I actually wrote down Finder’s entire paragraph when he said that, earlier in the day: “People read for characters, not for plot. I think that’s an incredibly important thing to say. People bond with and fall in love with the character.”
Does that mean plot doesn’t count? Nonsense — plot is what defines a book as a mystery. But the best books are the ones that hook readers, and the most powerful hook is the characters. In the panel called “Not Your Mother’s Miss Marple,” Roberta Isleib, Sheila Connolly, Toni L. P. Kelner (aka Leigh Perry, for her upcoming Family Skeleton series), and Kaitlyn Dunnett talked of characters, and the love of writers and readers for those characters, as what makes a series compelling and arouses reader demand for “the next book.”

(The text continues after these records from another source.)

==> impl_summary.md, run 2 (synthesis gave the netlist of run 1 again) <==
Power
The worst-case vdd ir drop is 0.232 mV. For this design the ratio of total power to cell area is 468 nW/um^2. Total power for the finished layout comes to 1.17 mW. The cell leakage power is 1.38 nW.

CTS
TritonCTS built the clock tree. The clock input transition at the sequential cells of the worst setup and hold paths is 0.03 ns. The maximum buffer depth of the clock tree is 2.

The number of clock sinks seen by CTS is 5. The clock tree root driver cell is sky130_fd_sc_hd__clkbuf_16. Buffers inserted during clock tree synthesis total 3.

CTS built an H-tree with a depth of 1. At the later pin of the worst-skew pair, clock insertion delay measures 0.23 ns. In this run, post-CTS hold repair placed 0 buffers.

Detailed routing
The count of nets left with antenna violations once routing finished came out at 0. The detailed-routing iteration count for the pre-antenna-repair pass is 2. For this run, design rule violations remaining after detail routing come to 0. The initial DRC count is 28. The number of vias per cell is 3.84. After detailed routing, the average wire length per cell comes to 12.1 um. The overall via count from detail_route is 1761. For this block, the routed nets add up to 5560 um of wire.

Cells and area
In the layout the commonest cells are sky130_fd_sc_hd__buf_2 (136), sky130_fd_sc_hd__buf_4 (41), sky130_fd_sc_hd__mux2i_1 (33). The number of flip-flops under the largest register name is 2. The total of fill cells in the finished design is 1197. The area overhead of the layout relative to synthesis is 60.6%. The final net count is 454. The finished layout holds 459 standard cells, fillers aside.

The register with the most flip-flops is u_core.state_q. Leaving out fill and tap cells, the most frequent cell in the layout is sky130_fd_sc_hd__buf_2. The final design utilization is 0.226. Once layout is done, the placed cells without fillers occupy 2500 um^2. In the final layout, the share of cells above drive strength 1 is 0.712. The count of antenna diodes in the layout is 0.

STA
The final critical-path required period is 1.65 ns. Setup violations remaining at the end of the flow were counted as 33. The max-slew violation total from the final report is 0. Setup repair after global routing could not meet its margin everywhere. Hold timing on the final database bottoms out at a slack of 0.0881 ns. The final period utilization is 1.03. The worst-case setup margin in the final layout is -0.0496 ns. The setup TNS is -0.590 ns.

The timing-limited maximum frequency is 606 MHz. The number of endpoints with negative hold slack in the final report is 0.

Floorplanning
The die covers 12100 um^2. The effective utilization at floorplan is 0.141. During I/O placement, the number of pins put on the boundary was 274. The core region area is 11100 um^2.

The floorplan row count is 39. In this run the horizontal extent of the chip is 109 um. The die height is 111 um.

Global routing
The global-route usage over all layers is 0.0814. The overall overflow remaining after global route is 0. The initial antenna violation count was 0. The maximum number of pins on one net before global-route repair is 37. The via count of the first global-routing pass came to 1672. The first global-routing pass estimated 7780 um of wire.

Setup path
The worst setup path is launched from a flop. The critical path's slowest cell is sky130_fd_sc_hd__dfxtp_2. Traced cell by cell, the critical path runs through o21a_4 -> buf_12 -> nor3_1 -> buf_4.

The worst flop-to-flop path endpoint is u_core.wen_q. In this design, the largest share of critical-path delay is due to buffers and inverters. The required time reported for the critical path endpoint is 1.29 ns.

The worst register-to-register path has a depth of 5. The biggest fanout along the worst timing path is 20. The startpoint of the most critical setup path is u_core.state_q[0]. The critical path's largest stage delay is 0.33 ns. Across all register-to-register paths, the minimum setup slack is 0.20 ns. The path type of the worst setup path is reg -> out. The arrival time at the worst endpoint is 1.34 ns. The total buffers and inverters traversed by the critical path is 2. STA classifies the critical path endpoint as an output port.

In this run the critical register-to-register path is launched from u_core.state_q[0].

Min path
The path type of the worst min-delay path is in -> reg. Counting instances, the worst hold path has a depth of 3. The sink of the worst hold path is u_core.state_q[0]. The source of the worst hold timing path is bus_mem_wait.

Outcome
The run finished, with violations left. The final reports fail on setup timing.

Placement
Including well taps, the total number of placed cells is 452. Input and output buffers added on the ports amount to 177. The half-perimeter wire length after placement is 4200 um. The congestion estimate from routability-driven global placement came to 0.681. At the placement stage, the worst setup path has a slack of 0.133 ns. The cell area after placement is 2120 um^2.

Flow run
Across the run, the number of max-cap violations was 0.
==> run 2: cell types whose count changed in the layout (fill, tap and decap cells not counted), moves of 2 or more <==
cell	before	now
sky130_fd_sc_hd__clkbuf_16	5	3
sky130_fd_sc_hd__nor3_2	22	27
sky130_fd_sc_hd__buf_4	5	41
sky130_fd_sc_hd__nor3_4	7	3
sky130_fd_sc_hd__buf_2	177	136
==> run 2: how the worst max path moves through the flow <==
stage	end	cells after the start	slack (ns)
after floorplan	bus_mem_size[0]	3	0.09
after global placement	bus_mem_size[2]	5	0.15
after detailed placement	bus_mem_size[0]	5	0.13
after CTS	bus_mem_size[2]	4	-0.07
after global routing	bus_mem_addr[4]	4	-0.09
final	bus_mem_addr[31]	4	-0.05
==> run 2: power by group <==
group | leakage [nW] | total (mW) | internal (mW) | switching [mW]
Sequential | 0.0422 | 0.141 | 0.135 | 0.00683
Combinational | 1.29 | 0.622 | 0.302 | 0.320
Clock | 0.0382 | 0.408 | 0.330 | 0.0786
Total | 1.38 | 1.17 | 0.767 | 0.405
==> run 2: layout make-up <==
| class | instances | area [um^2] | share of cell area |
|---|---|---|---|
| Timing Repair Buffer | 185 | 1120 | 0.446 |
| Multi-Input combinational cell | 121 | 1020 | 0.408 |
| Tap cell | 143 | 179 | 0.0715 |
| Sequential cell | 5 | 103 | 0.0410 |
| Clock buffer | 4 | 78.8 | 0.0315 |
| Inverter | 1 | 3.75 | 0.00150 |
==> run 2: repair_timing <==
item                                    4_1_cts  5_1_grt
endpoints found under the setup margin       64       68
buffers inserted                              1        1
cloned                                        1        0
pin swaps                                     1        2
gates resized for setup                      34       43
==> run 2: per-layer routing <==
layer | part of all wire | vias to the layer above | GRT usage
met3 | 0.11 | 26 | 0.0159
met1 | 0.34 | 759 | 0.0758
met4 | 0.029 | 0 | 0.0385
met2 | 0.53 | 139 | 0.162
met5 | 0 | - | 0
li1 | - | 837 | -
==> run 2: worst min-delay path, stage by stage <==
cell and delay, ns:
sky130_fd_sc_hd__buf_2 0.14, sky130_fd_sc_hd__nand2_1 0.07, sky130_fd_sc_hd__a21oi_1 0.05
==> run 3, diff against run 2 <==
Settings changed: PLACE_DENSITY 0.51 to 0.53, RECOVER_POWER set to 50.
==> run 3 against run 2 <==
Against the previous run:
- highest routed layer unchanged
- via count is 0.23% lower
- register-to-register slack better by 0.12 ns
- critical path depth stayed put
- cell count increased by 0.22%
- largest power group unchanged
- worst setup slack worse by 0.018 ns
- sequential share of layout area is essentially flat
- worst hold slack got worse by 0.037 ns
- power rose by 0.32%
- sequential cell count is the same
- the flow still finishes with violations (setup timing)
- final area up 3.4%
===== src/flat_wrapper.sv =====
// flat-port wrapper written by rule: the top's interface ports become plain ports
module toilet_core_param_flat import toilet_pkg::*;
#(
   parameter int          CNT_W      = 16,
   parameter int          MODE_W     = 2,
   parameter int unsigned SPRAY_BASE = DEF_SPRAY_BASE,
   parameter int unsigned DRY_CYC    = DEF_DRY_CYC,
   parameter int unsigned DIS_SMALL  = DEF_DIS_SMALL,
   parameter int unsigned DIS_LARGE  = DEF_DIS_LARGE
)
  (clk, reset_n, bus_reg_user_en, bus_reg_toilet_using, bus_reg_spray_en, bus_reg_sp_dr_auto_en, bus_reg_spray_mode, bus_reg_auto_dis_en, bus_reg_de_ur, bus_reg_flush_req, bus_warm_en, bus_warm_up_on, bus_open_toilet_lid, bus_led_using, bus_spray_an, bus_user_flushes, bus_dis_de, bus_count_spray_done, bus_count_drying_done, bus_count_dis_done, bus_stt_ready, bus_stt_using, bus_stt_spraying, bus_stt_drying, bus_stt_discharge, bus_cnt_val);
  toilet_core_param_if #(.MODE_W(MODE_W), .CNT_W(CNT_W)) bus_i ();
  input  logic clk;
  input  logic reset_n;
  input wire logic [$bits(bus_i.reg_user_en)-1:0] bus_reg_user_en;
  input wire logic [$bits(bus_i.reg_toilet_using)-1:0] bus_reg_toilet_using;
  input wire logic [$bits(bus_i.reg_spray_en)-1:0] bus_reg_spray_en;
  input wire logic [$bits(bus_i.reg_sp_dr_auto_en)-1:0] bus_reg_sp_dr_auto_en;
  input wire logic [$bits(bus_i.reg_spray_mode)-1:0] bus_reg_spray_mode;
  input wire logic [$bits(bus_i.reg_auto_dis_en)-1:0] bus_reg_auto_dis_en;
  input wire logic [$bits(bus_i.reg_de_ur)-1:0] bus_reg_de_ur;
  input wire logic [$bits(bus_i.reg_flush_req)-1:0] bus_reg_flush_req;
  input wire logic [$bits(bus_i.warm_en)-1:0] bus_warm_en;
  output wire logic [$bits(bus_i.warm_up_on)-1:0] bus_warm_up_on;
  output wire logic [$bits(bus_i.open_toilet_lid)-1:0] bus_open_toilet_lid;
  output wire logic [$bits(bus_i.led_using)-1:0] bus_led_using;
  output wire logic [$bits(bus_i.spray_an)-1:0] bus_spray_an;
  output wire logic [$bits(bus_i.user_flushes)-1:0] bus_user_flushes;
  output wire logic [$bits(bus_i.dis_de)-1:0] bus_dis_de;
  output wire logic [$bits(bus_i.count_spray_done)-1:0] bus_count_spray_done;
  output wire logic [$bits(bus_i.count_drying_done)-1:0] bus_count_drying_done;
  output wire logic [$bits(bus_i.count_dis_done)-1:0] bus_count_dis_done;
  output wire logic [$bits(bus_i.stt_ready)-1:0] bus_stt_ready;
  output wire logic [$bits(bus_i.stt_using)-1:0] bus_stt_using;
  output wire logic [$bits(bus_i.stt_spraying)-1:0] bus_stt_spraying;
  output wire logic [$bits(bus_i.stt_drying)-1:0] bus_stt_drying;
  output wire logic [$bits(bus_i.stt_discharge)-1:0] bus_stt_discharge;
  output wire logic [$bits(bus_i.cnt_val)-1:0] bus_cnt_val;
  assign bus_i.reg_user_en = bus_reg_user_en;
  assign bus_i.reg_toilet_using = bus_reg_toilet_using;
  assign bus_i.reg_spray_en = bus_reg_spray_en;
  assign bus_i.reg_sp_dr_auto_en = bus_reg_sp_dr_auto_en;
  assign bus_i.reg_spray_mode = bus_reg_spray_mode;
  assign bus_i.reg_auto_dis_en = bus_reg_auto_dis_en;
  assign bus_i.reg_de_ur = bus_reg_de_ur;
  assign bus_i.reg_flush_req = bus_reg_flush_req;
  assign bus_i.warm_en = bus_warm_en;
  assign bus_warm_up_on = bus_i.warm_up_on;
  assign bus_open_toilet_lid = bus_i.open_toilet_lid;
  assign bus_led_using = bus_i.led_using;
  assign bus_spray_an = bus_i.spray_an;
  assign bus_user_flushes = bus_i.user_flushes;
  assign bus_dis_de = bus_i.dis_de;
  assign bus_count_spray_done = bus_i.count_spray_done;
  assign bus_count_drying_done = bus_i.count_drying_done;
  assign bus_count_dis_done = bus_i.count_dis_done;
  assign bus_stt_ready = bus_i.stt_ready;
  assign bus_stt_using = bus_i.stt_using;
  assign bus_stt_spraying = bus_i.stt_spraying;
  assign bus_stt_drying = bus_i.stt_drying;
  assign bus_stt_discharge = bus_i.stt_discharge;
  assign bus_cnt_val = bus_i.cnt_val;
  toilet_core_param #(.CNT_W(CNT_W), .MODE_W(MODE_W), .SPRAY_BASE(SPRAY_BASE), .DRY_CYC(DRY_CYC), .DIS_SMALL(DIS_SMALL), .DIS_LARGE(DIS_LARGE)) u_core (.clk(clk), .reset_n(reset_n), .bus(bus_i));
endmodule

“I fall in love with my characters,” agreed Sheila Connolly, who is writing three (!!) series at a time. “In each case it’s about a woman who gets dropped into a situation that’s unfamiliar to her.”
All agreed that one of the challenges of a series is not knowing when the publisher will say “that’s enough” — and therefore not being sure how to pace the development of relationships among characters from book to book. And each has a different way of keeping track of the details from one book to the next, whether it’s looseleaf notebooks (Kaitlyn), or Scrivener (mentioned but maybe not adored by this particular group), or rereading the earlier books for the details that have slipped away already (yes, it’s true, that kind of continuity takes regular refreshing).
But as Sheila Connolly said firmly about the characters themselves, “They’re real people — you don’t confuse your friends, do you?”
And that takes me back around to recalling how Joseph Finder put it this morning: that your protagonist should become your “imaginary friend,” someone you even talk with. “If the character feels real to you, it’ll feel real to [other] people.”
You knew all this, right? But now you can say with confidence, “Authors who write great series of mysteries and thrillers agree with me …”
That’s one of the pleasures of being here at the New England Crime Bake.